Filter the records below, keeping only lines with the string "alone".

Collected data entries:
++++++++

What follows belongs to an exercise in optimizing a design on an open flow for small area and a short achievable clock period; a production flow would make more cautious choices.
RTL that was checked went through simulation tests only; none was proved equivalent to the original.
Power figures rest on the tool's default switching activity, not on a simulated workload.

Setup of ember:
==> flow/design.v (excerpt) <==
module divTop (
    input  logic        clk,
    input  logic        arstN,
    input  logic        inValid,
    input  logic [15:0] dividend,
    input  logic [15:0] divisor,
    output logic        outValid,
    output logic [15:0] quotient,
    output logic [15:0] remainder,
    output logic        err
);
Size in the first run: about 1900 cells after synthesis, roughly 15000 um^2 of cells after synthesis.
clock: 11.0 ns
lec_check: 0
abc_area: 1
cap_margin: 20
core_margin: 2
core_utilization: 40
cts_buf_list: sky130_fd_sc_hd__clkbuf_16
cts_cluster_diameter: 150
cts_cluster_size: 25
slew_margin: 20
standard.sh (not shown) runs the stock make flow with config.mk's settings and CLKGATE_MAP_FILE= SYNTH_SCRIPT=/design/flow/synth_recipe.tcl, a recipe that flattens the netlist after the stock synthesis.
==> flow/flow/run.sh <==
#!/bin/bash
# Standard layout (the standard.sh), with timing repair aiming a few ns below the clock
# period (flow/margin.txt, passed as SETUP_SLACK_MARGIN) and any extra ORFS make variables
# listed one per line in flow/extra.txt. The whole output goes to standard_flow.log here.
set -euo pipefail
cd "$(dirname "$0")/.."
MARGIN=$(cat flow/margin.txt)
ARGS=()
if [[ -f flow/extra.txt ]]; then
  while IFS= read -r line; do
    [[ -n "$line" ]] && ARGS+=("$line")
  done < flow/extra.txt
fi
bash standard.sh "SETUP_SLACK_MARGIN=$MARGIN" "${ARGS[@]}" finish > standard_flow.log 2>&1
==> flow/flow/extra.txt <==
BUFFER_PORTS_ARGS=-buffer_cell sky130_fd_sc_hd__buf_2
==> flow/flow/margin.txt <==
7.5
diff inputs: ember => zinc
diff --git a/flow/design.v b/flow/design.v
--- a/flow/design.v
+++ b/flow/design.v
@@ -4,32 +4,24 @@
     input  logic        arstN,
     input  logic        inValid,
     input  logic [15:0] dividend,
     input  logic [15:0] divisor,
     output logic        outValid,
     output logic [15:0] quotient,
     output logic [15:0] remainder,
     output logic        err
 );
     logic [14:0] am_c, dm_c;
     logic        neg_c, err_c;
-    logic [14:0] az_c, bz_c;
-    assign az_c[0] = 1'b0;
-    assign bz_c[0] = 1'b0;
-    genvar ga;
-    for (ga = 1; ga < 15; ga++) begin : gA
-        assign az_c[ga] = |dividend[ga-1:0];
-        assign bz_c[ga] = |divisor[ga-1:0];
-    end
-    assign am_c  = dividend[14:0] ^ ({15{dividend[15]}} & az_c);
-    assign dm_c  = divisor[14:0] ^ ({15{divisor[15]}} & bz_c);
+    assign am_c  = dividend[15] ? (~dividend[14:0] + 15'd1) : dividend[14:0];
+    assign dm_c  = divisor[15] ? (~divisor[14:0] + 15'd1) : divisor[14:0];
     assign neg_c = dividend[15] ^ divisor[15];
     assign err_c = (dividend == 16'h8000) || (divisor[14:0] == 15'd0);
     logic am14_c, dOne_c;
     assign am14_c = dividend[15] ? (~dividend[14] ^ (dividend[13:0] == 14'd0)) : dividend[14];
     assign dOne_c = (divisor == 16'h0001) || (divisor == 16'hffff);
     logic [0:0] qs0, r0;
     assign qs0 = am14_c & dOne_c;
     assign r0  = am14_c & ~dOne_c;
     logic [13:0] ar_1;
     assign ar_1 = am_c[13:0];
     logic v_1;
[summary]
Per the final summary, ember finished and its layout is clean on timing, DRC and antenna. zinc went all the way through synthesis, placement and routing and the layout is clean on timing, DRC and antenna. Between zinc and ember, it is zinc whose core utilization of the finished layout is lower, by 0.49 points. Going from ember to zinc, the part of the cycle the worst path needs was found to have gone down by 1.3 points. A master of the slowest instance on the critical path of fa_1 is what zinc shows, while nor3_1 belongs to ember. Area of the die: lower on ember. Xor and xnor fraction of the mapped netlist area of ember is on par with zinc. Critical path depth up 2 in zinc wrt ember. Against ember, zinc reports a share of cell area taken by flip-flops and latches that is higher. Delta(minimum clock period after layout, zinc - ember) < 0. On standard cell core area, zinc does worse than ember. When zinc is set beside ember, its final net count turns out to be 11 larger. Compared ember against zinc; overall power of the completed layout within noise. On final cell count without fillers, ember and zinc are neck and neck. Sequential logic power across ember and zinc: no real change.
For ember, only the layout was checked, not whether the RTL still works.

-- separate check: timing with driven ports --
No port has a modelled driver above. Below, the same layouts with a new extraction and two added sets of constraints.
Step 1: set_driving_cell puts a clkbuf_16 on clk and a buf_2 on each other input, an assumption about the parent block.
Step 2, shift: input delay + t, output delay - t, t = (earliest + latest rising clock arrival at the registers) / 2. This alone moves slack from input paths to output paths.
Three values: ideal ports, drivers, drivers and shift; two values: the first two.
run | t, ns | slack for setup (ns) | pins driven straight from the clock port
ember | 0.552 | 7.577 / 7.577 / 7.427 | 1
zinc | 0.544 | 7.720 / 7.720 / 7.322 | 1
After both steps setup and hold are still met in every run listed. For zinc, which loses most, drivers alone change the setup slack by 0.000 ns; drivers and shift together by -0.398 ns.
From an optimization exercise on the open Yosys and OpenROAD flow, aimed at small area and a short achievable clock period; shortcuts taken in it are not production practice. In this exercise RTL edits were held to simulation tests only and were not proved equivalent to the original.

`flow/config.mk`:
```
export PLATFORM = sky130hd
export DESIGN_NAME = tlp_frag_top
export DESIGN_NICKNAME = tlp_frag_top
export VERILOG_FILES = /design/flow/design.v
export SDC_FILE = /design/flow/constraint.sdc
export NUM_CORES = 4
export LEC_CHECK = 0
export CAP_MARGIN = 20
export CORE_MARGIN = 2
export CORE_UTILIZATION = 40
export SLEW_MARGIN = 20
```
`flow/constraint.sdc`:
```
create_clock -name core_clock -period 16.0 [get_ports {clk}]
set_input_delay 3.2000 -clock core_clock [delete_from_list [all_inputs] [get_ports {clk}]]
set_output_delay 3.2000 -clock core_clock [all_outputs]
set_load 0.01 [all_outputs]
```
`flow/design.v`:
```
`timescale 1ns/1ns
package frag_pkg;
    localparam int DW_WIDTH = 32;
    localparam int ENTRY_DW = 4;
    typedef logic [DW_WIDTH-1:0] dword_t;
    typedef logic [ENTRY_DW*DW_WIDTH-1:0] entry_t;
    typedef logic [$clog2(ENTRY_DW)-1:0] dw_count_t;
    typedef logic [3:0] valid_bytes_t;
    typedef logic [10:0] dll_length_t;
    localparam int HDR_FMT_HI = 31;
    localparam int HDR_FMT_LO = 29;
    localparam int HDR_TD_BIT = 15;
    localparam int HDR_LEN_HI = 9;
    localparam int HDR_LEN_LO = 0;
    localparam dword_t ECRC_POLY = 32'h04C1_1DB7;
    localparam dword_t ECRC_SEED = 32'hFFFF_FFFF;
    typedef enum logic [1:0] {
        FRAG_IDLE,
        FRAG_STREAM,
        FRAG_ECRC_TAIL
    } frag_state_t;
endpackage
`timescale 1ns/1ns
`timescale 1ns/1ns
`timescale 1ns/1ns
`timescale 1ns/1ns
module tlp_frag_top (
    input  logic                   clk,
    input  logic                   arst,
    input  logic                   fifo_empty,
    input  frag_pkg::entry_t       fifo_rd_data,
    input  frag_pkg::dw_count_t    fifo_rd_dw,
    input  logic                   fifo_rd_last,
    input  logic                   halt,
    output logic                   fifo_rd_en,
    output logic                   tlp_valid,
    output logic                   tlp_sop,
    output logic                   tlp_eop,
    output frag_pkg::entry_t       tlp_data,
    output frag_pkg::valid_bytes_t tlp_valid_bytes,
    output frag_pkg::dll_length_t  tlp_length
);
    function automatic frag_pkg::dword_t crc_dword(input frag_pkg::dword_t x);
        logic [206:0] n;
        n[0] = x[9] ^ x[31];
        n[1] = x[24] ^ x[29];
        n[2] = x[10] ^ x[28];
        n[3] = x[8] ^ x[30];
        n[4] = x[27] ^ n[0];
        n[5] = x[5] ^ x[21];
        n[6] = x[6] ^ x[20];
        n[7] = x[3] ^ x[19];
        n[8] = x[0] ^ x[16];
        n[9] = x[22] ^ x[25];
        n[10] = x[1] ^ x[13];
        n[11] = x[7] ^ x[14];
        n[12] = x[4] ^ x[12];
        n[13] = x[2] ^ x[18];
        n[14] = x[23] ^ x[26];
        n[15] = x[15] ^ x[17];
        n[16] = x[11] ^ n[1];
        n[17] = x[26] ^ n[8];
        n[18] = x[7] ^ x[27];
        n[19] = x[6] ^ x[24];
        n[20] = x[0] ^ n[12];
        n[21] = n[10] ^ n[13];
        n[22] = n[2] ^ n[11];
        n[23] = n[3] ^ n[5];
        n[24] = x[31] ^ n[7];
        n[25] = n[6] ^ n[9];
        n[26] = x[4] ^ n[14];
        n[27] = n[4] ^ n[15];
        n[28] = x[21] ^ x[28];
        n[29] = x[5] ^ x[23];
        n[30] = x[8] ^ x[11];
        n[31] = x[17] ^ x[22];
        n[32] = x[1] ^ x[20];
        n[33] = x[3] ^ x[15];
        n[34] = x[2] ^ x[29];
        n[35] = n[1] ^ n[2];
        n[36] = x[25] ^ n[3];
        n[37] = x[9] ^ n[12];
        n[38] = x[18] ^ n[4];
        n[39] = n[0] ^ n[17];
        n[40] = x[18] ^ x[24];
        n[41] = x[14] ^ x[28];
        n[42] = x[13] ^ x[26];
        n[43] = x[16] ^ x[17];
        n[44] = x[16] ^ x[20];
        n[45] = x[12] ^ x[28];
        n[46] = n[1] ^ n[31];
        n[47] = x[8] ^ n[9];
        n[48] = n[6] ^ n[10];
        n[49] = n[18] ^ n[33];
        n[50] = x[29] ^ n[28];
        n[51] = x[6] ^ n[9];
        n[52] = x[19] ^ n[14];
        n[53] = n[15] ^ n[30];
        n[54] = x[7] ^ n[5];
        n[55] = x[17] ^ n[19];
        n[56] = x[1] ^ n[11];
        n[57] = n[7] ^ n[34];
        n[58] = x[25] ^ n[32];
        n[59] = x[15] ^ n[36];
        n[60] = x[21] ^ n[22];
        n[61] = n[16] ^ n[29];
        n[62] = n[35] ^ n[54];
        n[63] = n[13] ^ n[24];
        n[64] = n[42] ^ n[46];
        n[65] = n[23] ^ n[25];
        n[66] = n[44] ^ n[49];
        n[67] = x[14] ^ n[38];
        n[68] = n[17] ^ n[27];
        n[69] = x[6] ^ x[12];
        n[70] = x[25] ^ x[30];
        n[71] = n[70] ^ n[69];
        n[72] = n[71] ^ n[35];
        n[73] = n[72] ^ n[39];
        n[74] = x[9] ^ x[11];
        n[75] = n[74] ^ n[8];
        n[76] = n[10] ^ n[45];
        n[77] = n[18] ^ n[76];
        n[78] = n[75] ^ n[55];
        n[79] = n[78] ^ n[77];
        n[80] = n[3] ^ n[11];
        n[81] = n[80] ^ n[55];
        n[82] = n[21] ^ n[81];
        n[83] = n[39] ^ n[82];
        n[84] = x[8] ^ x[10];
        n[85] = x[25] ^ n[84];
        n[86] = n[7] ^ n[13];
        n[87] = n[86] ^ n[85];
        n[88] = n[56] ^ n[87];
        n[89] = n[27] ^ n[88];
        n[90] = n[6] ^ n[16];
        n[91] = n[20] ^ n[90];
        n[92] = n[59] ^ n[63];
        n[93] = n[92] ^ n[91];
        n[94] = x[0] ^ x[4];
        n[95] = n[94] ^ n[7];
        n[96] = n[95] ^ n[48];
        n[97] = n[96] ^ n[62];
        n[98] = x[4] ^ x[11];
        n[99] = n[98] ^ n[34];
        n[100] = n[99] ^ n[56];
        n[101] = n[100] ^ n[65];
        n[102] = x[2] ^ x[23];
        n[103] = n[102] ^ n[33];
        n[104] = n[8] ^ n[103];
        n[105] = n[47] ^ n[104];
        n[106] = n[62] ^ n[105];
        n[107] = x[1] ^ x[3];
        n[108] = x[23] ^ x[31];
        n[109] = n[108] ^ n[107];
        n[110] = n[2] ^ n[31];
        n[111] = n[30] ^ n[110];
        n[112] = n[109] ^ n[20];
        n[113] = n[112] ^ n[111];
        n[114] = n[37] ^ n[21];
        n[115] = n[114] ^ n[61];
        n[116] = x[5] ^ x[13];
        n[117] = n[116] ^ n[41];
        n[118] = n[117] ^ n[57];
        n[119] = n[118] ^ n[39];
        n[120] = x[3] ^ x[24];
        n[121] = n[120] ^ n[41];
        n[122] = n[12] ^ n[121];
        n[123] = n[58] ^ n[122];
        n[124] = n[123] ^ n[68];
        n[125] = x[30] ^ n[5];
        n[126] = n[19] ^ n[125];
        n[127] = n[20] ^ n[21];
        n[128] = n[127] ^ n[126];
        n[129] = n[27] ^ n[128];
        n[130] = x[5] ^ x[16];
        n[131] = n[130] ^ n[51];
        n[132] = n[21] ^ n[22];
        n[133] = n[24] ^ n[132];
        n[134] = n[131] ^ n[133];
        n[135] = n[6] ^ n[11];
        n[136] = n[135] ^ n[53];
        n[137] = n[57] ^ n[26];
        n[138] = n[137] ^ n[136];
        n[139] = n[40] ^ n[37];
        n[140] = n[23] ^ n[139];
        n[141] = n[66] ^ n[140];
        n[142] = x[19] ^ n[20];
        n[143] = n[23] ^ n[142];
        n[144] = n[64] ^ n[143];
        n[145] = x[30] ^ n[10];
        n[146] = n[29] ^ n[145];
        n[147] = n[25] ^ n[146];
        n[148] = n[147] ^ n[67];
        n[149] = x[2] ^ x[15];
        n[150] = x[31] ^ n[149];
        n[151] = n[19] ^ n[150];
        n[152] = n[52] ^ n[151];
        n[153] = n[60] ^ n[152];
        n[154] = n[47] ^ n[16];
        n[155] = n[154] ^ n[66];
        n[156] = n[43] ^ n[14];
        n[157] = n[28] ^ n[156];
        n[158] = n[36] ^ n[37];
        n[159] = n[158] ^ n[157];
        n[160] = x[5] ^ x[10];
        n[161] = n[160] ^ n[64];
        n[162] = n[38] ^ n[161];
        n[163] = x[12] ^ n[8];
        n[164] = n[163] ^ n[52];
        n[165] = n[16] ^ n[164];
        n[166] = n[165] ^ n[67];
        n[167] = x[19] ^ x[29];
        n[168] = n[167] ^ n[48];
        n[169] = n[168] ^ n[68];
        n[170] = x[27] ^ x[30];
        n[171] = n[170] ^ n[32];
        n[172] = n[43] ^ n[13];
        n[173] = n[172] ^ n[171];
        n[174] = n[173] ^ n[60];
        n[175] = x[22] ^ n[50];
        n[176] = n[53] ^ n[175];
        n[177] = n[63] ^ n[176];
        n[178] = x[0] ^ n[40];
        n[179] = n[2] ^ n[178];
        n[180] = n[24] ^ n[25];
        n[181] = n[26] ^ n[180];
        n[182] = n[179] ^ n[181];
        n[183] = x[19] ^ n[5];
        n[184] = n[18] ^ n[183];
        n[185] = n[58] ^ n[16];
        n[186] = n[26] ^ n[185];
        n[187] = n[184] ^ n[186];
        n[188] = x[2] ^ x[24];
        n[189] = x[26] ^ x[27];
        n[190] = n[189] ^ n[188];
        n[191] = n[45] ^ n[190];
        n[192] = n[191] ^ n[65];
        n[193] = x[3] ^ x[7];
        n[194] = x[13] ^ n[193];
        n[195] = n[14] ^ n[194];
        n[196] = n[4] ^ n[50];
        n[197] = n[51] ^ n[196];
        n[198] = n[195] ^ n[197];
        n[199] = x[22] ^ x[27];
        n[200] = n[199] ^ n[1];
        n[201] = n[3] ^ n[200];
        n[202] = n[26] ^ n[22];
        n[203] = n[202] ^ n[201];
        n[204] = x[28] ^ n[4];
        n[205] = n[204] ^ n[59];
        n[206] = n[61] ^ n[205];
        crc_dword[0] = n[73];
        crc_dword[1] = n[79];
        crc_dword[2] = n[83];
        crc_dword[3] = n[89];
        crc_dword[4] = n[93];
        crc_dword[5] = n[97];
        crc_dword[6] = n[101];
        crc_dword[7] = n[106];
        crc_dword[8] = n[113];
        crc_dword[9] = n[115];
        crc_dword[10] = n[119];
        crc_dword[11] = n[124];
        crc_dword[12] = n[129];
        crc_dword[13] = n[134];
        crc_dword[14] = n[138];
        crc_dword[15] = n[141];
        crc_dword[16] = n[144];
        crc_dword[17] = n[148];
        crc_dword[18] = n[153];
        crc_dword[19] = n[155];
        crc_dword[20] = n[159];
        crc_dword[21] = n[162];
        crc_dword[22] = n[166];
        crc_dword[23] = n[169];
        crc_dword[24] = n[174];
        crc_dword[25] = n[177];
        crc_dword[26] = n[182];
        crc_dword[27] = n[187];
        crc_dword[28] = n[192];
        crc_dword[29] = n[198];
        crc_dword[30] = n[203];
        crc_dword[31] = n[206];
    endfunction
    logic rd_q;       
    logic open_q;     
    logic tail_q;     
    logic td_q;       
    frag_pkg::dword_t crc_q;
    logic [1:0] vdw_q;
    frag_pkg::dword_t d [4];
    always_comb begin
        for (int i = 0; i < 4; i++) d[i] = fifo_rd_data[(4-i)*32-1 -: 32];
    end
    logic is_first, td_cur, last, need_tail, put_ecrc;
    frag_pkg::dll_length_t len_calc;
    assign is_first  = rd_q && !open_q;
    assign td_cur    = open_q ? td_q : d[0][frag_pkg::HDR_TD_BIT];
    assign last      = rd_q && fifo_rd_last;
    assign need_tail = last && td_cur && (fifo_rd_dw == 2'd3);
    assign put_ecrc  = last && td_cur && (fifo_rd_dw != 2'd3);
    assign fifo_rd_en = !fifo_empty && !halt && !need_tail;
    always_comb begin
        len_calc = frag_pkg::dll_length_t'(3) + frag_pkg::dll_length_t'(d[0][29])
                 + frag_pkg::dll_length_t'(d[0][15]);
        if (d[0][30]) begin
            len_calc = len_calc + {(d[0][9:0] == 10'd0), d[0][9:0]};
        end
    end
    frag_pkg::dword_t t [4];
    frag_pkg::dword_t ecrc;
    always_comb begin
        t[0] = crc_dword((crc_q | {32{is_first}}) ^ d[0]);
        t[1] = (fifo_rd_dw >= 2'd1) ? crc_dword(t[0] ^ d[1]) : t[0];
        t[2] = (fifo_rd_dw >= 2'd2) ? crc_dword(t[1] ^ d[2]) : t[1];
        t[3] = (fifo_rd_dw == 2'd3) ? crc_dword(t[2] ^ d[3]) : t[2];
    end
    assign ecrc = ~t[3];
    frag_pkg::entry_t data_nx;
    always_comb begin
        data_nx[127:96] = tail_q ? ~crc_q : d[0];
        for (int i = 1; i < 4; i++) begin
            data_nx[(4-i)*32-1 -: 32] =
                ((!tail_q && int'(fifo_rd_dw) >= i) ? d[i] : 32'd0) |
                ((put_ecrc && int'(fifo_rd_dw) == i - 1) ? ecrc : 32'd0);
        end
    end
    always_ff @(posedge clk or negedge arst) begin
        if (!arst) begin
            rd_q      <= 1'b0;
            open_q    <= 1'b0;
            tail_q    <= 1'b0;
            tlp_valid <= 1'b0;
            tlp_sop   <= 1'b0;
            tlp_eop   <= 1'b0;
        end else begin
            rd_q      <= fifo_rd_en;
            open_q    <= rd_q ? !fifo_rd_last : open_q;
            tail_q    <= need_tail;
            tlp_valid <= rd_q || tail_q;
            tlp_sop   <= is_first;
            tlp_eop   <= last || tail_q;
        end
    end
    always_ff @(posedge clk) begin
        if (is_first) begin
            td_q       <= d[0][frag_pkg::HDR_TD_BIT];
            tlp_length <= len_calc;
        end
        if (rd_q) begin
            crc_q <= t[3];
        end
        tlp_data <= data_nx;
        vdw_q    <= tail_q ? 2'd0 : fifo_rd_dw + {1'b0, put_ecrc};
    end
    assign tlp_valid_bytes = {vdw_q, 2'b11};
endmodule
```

++++++++

● **Written answer**
Step 2, shift: input delay + t, output delay - t, t = (earliest + latest rising clock arrival at the registers) / 2. This alone moves slack from input paths to output paths.
After both steps setup and hold are still met in every run listed. For zinc, which loses most, drivers alone change the setup slack by 0.000 ns; drivers and shift together by -0.398 ns.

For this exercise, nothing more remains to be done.